BigBasket, owned by Tata Digital, rebranded its slotted delivery service as “Supersaver” in January, guaranteeing delivery within two hours. Meanwhile, Flipkart, owned by Walmart, has introduced same-day delivery across various categories in 20 cities at no additional cost.

BigBasket has transitioned all delivery vans to bikes and now operates solely from its dark stores. It has also enhanced its carrying baskets’ capacity and expanded its stock-keeping items (SKUs) to over 30,000. Similarly, Flipkart has meticulously planned its same-day delivery to ensure efficiency across 20 cities, leveraging technology and proximity to fulfillment centers.

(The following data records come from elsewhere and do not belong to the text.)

**config.mk**
```make
export PLATFORM = sky130hd
export DESIGN_NAME = playback_phase_advance_core
export DESIGN_NICKNAME = d
export VERILOG_FILES = /design/src/design/ppa_pkg.sv /design/src/design/ppa_step_unit.sv /design/src/design/playback_phase_advance_core.sv
export SDC_FILE = /design/constraint.sdc
export NUM_CORES = 1
export LEC_CHECK = 0
export CORE_MARGIN = 2
export CORE_UTILIZATION = 72
export CTS_CLUSTER_SIZE = 8
export DETAILED_ROUTE_END_ITERATION = 6
export DONT_BUFFER_PORTS = 1
export PLACE_DENSITY = 0.85
export SLEW_MARGIN = 0
export SYNTH_ARGS = -nofsm -noshare
export SYNTH_HDL_FRONTEND = slang
export SYNTH_SLANG_ARGS = --single-unit
```
**constraint.sdc**
```tcl
create_clock -name clk -period 13.9 [get_ports clk]
set_input_delay 2.085 -clock clk [delete_from_list [all_inputs] [get_ports clk]]
set_output_delay 2.085 -clock clk [all_outputs]
set_load 0.01 [all_outputs]
```
**src/design/ppa_pkg.sv**
```systemverilog
// ----------------------------------------------------------------------------
// ppa_pkg
// Shared types and constants of the playback phase advance core.
// ----------------------------------------------------------------------------
package ppa_pkg;

  // fixed field widths
  localparam int DELTA_W   = 16;
  localparam int SPEED_W   = 16;
  localparam int MODE_W    = 2;
  localparam int CFG_IDX_W = 1;
  localparam int CFG_W     = 16;
  localparam int PROD_W    = DELTA_W + SPEED_W;

  // fraction bits of delta_time
  localparam int DELTA_FRAC_BITS = 16;

  // parameter defaults
  localparam int PHASE_FRAC_BITS_DEF = 16;
  localparam int SPEED_FRAC_BITS_DEF = 8;
  localparam int STEP_W_DEF =
    PROD_W - (DELTA_FRAC_BITS + SPEED_FRAC_BITS_DEF - PHASE_FRAC_BITS_DEF);

  // configuration register indexes
  localparam logic [CFG_IDX_W-1:0] CFG_SPEED     = 1'd0;
  localparam logic [CFG_IDX_W-1:0] CFG_LOOP_MODE = 1'd1;

  // loop mode codes, the fourth code behaves as clamp
  localparam logic [MODE_W-1:0] LOOP_CLAMP    = 2'd0;
  localparam logic [MODE_W-1:0] LOOP_REPEAT   = 2'd1;
  localparam logic [MODE_W-1:0] LOOP_PINGPONG = 2'd2;

  // control group handed to the step unit
  typedef struct packed {
    logic load;
    logic go;
    logic reverse;
    logic playing;
    logic new_reverse;
    logic new_playing;
  } ppa_ctl_t;

  // flags coming back from the step unit
  typedef struct packed {
    logic reverse;
    logic playing;
    logic advanced;
  } ppa_flags_t;

endpackage

```
**src/design/ppa_step_unit.sv**
```systemverilog
// ----------------------------------------------------------------------------
// ppa_step_unit
// Next playback state: load, or advance by one step with clamp, wrap or
// ping-pong reflection at the ends.
// ----------------------------------------------------------------------------
module ppa_step_unit #(
  parameter int PHASE_FRAC_BITS = ppa_pkg::PHASE_FRAC_BITS_DEF,
  parameter int STEP_W          = ppa_pkg::STEP_W_DEF
) (
  input  logic [PHASE_FRAC_BITS:0]      phase_i,
  input  logic [PHASE_FRAC_BITS:0]      new_phase_i,
  input  logic [STEP_W-1:0]             step_i,
  input  logic [ppa_pkg::MODE_W-1:0]    mode_i,
  input  ppa_pkg::ppa_ctl_t             ctl_i,
  output logic [PHASE_FRAC_BITS:0]      phase_o,
  output ppa_pkg::ppa_flags_t           flags_o
);

  localparam int P_W   = PHASE_FRAC_BITS + 1;
  localparam int SUM_W = STEP_W + 2;
  localparam logic [P_W-1:0] ONE_P = {1'b1, {PHASE_FRAC_BITS{1'b0}}};
  localparam logic [P_W:0]   TWO_P = {1'b1, {P_W{1'b0}}};
  localparam logic signed [SUM_W-1:0] ONE_S = {{(SUM_W-P_W){1'b0}}, ONE_P};

  always_comb begin : step_calc
    logic [P_W-1:0]                 ph_cur;
    logic signed [SUM_W-1:0]        ph_s;
    logic signed [SUM_W-1:0]        st_s;
    logic signed [SUM_W-1:0]        p;
    logic signed [SUM_W-1:0]        neg;
    logic signed [SUM_W-1:0]        q;
    logic [P_W-1:0]                 m;
    logic [PHASE_FRAC_BITS-1:0]     r;

    ph_cur = (phase_i > ONE_P) ? ONE_P : phase_i;
    ph_s   = {{(SUM_W-P_W){1'b0}}, ph_cur};
    st_s   = {2'b00, step_i};
    p      = ctl_i.reverse ? (ph_s - st_s) : (ph_s + st_s);
    neg    = -p;
    q      = p[SUM_W-1] ? neg : p;
    m      = q[P_W-1:0];
    r      = '0;

    phase_o          = ph_cur;
    flags_o.reverse  = ctl_i.reverse;
    flags_o.playing  = ctl_i.playing;
    flags_o.advanced = 1'b0;

    if (ctl_i.load) begin
      phase_o         = (new_phase_i > ONE_P) ? ONE_P : new_phase_i;
      flags_o.reverse = ctl_i.new_reverse;
      flags_o.playing = ctl_i.new_playing;
    end else if (ctl_i.playing && ctl_i.go) begin
      flags_o.advanced = 1'b1;
      unique case (mode_i)
        ppa_pkg::LOOP_REPEAT: begin
          if (p > ONE_S) begin
            r       = p[PHASE_FRAC_BITS-1:0];
            phase_o = (r == '0) ? ONE_P : {1'b0, r};
          end else if (p[SUM_W-1]) begin
            r       = neg[PHASE_FRAC_BITS-1:0];
            phase_o = (r == '0) ? '0 : (ONE_P - {1'b0, r});
          end else begin
            phase_o = p[P_W-1:0];
          end
        end
        ppa_pkg::LOOP_PINGPONG: begin
          // a negative result reflects at zero and turns forward first
          if (p[SUM_W-1]) begin
            flags_o.reverse = 1'b0;
          end
          if (q > ONE_S) begin
            // fold over a period of two
            flags_o.reverse = !((m != '0) && (m <= ONE_P));
            phase_o = (m <= ONE_P) ? m : P_W'(TWO_P - {1'b0, m});
          end else begin
            phase_o = q[P_W-1:0];
          end
        end
        default: begin
          if (p >= ONE_S) begin
            phase_o         = ONE_P;
            flags_o.playing = 1'b0;
          end else if (p[SUM_W-1] || (p == '0)) begin
            phase_o         = '0;
            flags_o.playing = 1'b0;
          end else begin
            phase_o = p[P_W-1:0];
          end
        end
      endcase
    end
  end

endmodule

```
**src/design/playback_phase_advance_core.sv**
```systemverilog
// ----------------------------------------------------------------------------
// playback_phase_advance_core
// Normalized playback phase accumulator with clamp, repeat and ping-pong.
// ----------------------------------------------------------------------------
// Usage:
//   in_*   request words: a tick (elapsed delta_time) or a load of phase,
//          direction and playing flag. valid/ready handshake.
//   out_*  one result word per request: phase, direction, playing flag and
//          whether the tick advanced. valid/ready handshake.
//   cfg_*  register writes: index 0 speed (Q8.8 at default), index 1 loop
//          mode. cfg_ready is always high; write only while idle.
// Timing:
//   one word per cycle sustained while out_ready is high. A word goes from
//   the input register to the result register and out_*. The step product
//   delta_time * speed is taken at the input register; the playback state
//   loop (add, wrap, reflect in the step unit) is combinational: words chain.
// Reset:
//   phase 0, forward, stopped; speed 1.0, clamp mode; both stages empty.
// Stall:
//   a stalled result holds in the output register; the input register still
//   takes one more word, then in_ready drops until out_ready returns.
// ----------------------------------------------------------------------------
module playback_phase_advance_core #(
  parameter int PHASE_FRAC_BITS = ppa_pkg::PHASE_FRAC_BITS_DEF,
  parameter int SPEED_FRAC_BITS = ppa_pkg::SPEED_FRAC_BITS_DEF
) (
  input  logic                            clk,
  input  logic                            rst_n,

  input  logic                            in_valid,
  output logic                            in_ready,
  input  logic                            in_req_type,
  input  logic [ppa_pkg::DELTA_W-1:0]     in_delta_time,
  input  logic [PHASE_FRAC_BITS:0]        in_new_phase,
  input  logic                            in_new_reverse,
  input  logic                            in_new_playing,

  output logic                            out_valid,
  input  logic                            out_ready,
  output logic [PHASE_FRAC_BITS:0]        out_phase,
  output logic                            out_reverse,
  output logic                            out_playing,
  output logic                            out_advanced,

  input  logic                            cfg_valid,
  output logic                            cfg_ready,
  input  logic [ppa_pkg::CFG_IDX_W-1:0]   cfg_index,
  input  logic [ppa_pkg::CFG_W-1:0]       cfg_wdata
);

  localparam int P_W    = PHASE_FRAC_BITS + 1;
  localparam int SH     = ppa_pkg::DELTA_FRAC_BITS + SPEED_FRAC_BITS - PHASE_FRAC_BITS;
  localparam int STEP_W = ppa_pkg::PROD_W - SH;
  localparam logic [P_W-1:0] ONE_P = {1'b1, {PHASE_FRAC_BITS{1'b0}}};
  localparam logic [ppa_pkg::SPEED_W-1:0] SPEED_RST =
    ppa_pkg::SPEED_W'(1) << SPEED_FRAC_BITS;

  // configuration
  logic [ppa_pkg::SPEED_W-1:0] speed_r;
  logic [ppa_pkg::MODE_W-1:0]  loop_mode_r;

  assign cfg_ready = 1'b1;

  always_ff @(posedge clk) begin
    if (!rst_n) begin
      speed_r     <= SPEED_RST;
      loop_mode_r <= ppa_pkg::LOOP_CLAMP;
    end else if (cfg_valid) begin
      if (cfg_index == ppa_pkg::CFG_SPEED) begin
        speed_r <= cfg_wdata;
      end
      if (cfg_index == ppa_pkg::CFG_LOOP_MODE) begin
        loop_mode_r <= cfg_wdata[ppa_pkg::MODE_W-1:0];
      end
    end
  end

  // step size in phase units
  logic [ppa_pkg::PROD_W-1:0] prod;
  logic [STEP_W-1:0]          step;

  assign prod = ppa_pkg::PROD_W'(in_delta_time) * ppa_pkg::PROD_W'(speed_r);

  generate
    if (SH >= 0) begin : g_step_trunc
      assign step = STEP_W'(prod >> SH);
    end else begin : g_step_fill
      assign step = {prod, {(-SH){1'b0}}};
    end
  endgenerate

  // handshake
  logic s1_valid_r;
  logic out_valid_r;
  logic out_load;
  logic s1_fire;
  logic in_fire;

  assign out_load = !out_valid_r || out_ready;
  assign s1_fire  = s1_valid_r && out_load;
  assign in_ready = !s1_valid_r || out_load;
  assign in_fire  = in_valid && in_ready;

  always_ff @(posedge clk) begin
    if (!rst_n) begin
      s1_valid_r  <= 1'b0;
      out_valid_r <= 1'b0;
    end else begin
      if (in_fire) begin
        s1_valid_r <= 1'b1;
      end else if (s1_fire) begin
        s1_valid_r <= 1'b0;
      end
      if (s1_fire) begin
        out_valid_r <= 1'b1;
      end else if (out_ready) begin
        out_valid_r <= 1'b0;
      end
    end
  end

  // input register
  logic              s1_load_r;
  logic              s1_go_r;
  logic [STEP_W-1:0] s1_step_r;
  logic [P_W-1:0]    s1_new_phase_r;
  logic              s1_new_rev_r;
  logic              s1_new_play_r;

  always_ff @(posedge clk) begin
    if (in_fire) begin
      s1_load_r      <= in_req_type;
      s1_go_r        <= (in_delta_time != '0) && (speed_r != '0);
      s1_step_r      <= step;
      s1_new_phase_r <= in_new_phase;
      s1_new_rev_r   <= in_new_reverse;
      s1_new_play_r  <= in_new_playing;
    end
  end

  // playback state
  logic [P_W-1:0]       phase_q_r;
  logic                 reverse_r;
  logic                 playing_r;
  logic [P_W-1:0]       phase_nxt;
  ppa_pkg::ppa_flags_t  flags_nxt;
  ppa_pkg::ppa_ctl_t    ctl;

  assign ctl.load        = s1_load_r;
  assign ctl.go          = s1_go_r;
  assign ctl.reverse     = reverse_r;
  assign ctl.playing     = playing_r;
  assign ctl.new_reverse = s1_new_rev_r;
  assign ctl.new_playing = s1_new_play_r;

  ppa_step_unit #(
    .PHASE_FRAC_BITS (PHASE_FRAC_BITS),
    .STEP_W          (STEP_W)
  ) u_step (
    .phase_i     (phase_q_r),
    .new_phase_i (s1_new_phase_r),
    .step_i      (s1_step_r),
    .mode_i      (loop_mode_r),
    .ctl_i       (ctl),
    .phase_o     (phase_nxt),
    .flags_o     (flags_nxt)
  );

  always_ff @(posedge clk) begin
    if (!rst_n) begin
      phase_q_r <= '0;
      reverse_r <= 1'b0;
      playing_r <= 1'b0;
    end else if (s1_fire) begin
      phase_q_r <= phase_nxt;
      reverse_r <= flags_nxt.reverse;
      playing_r <= flags_nxt.playing;
    end
  end

  // result register
  logic [P_W-1:0] out_phase_r;
  logic           out_reverse_r;
  logic           out_playing_r;
  logic           out_advanced_r;

  always_ff @(posedge clk) begin
    if (s1_fire) begin
      out_phase_r    <= phase_nxt;
      out_reverse_r  <= flags_nxt.reverse;
      out_playing_r  <= flags_nxt.playing;
      out_advanced_r <= flags_nxt.advanced;
    end
  end

  assign out_valid    = out_valid_r;
  assign out_phase    = out_phase_r;
  assign out_reverse  = out_reverse_r;
  assign out_playing  = out_playing_r;
  assign out_advanced = out_advanced_r;

  // checks
  a_phase_in_range: assert property (@(posedge clk) disable iff (!rst_n)
    phase_q_r <= ONE_P)
    else $error("playback phase above one");

  a_result_is_state: assert property (@(posedge clk) disable iff (!rst_n)
    s1_fire |=> (out_valid_r && (out_phase_r == phase_q_r)
                 && (out_reverse_r == reverse_r) && (out_playing_r == playing_r)))
    else $error("result word differs from playback state");

  a_load_not_advanced: assert property (@(posedge clk) disable iff (!rst_n)
    (s1_fire && s1_load_r) |=> !out_advanced_r)
    else $error("load word flagged as advanced");

  a_stopped_holds: assert property (@(posedge clk) disable iff (!rst_n)
    (s1_fire && !s1_load_r && !playing_r) |=> (!out_advanced_r && $stable(phase_q_r)))
    else $error("stopped tick moved the phase");

endmodule

```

This focus on faster delivery extends to tier-2 markets, where both companies enjoy a significant consumer base. Ashish Dhir of consulting firm 1 Lattice notes that improved e-commerce services could give them an edge over offline stores in these markets, meeting consumer aspirations for wider product ranges.

BigBasket’s CEO, Hari Menon, plans to further reduce delivery times to one hour and expand coverage to all 70 cities. Despite concerns about potential cannibalization, BigBasket aims to maintain its competitive pricing while enhancing delivery speed.

By transitioning to a bike-only fleet, BigBasket has maintained its average order value (AOV), ensuring continued efficiency and customer satisfaction.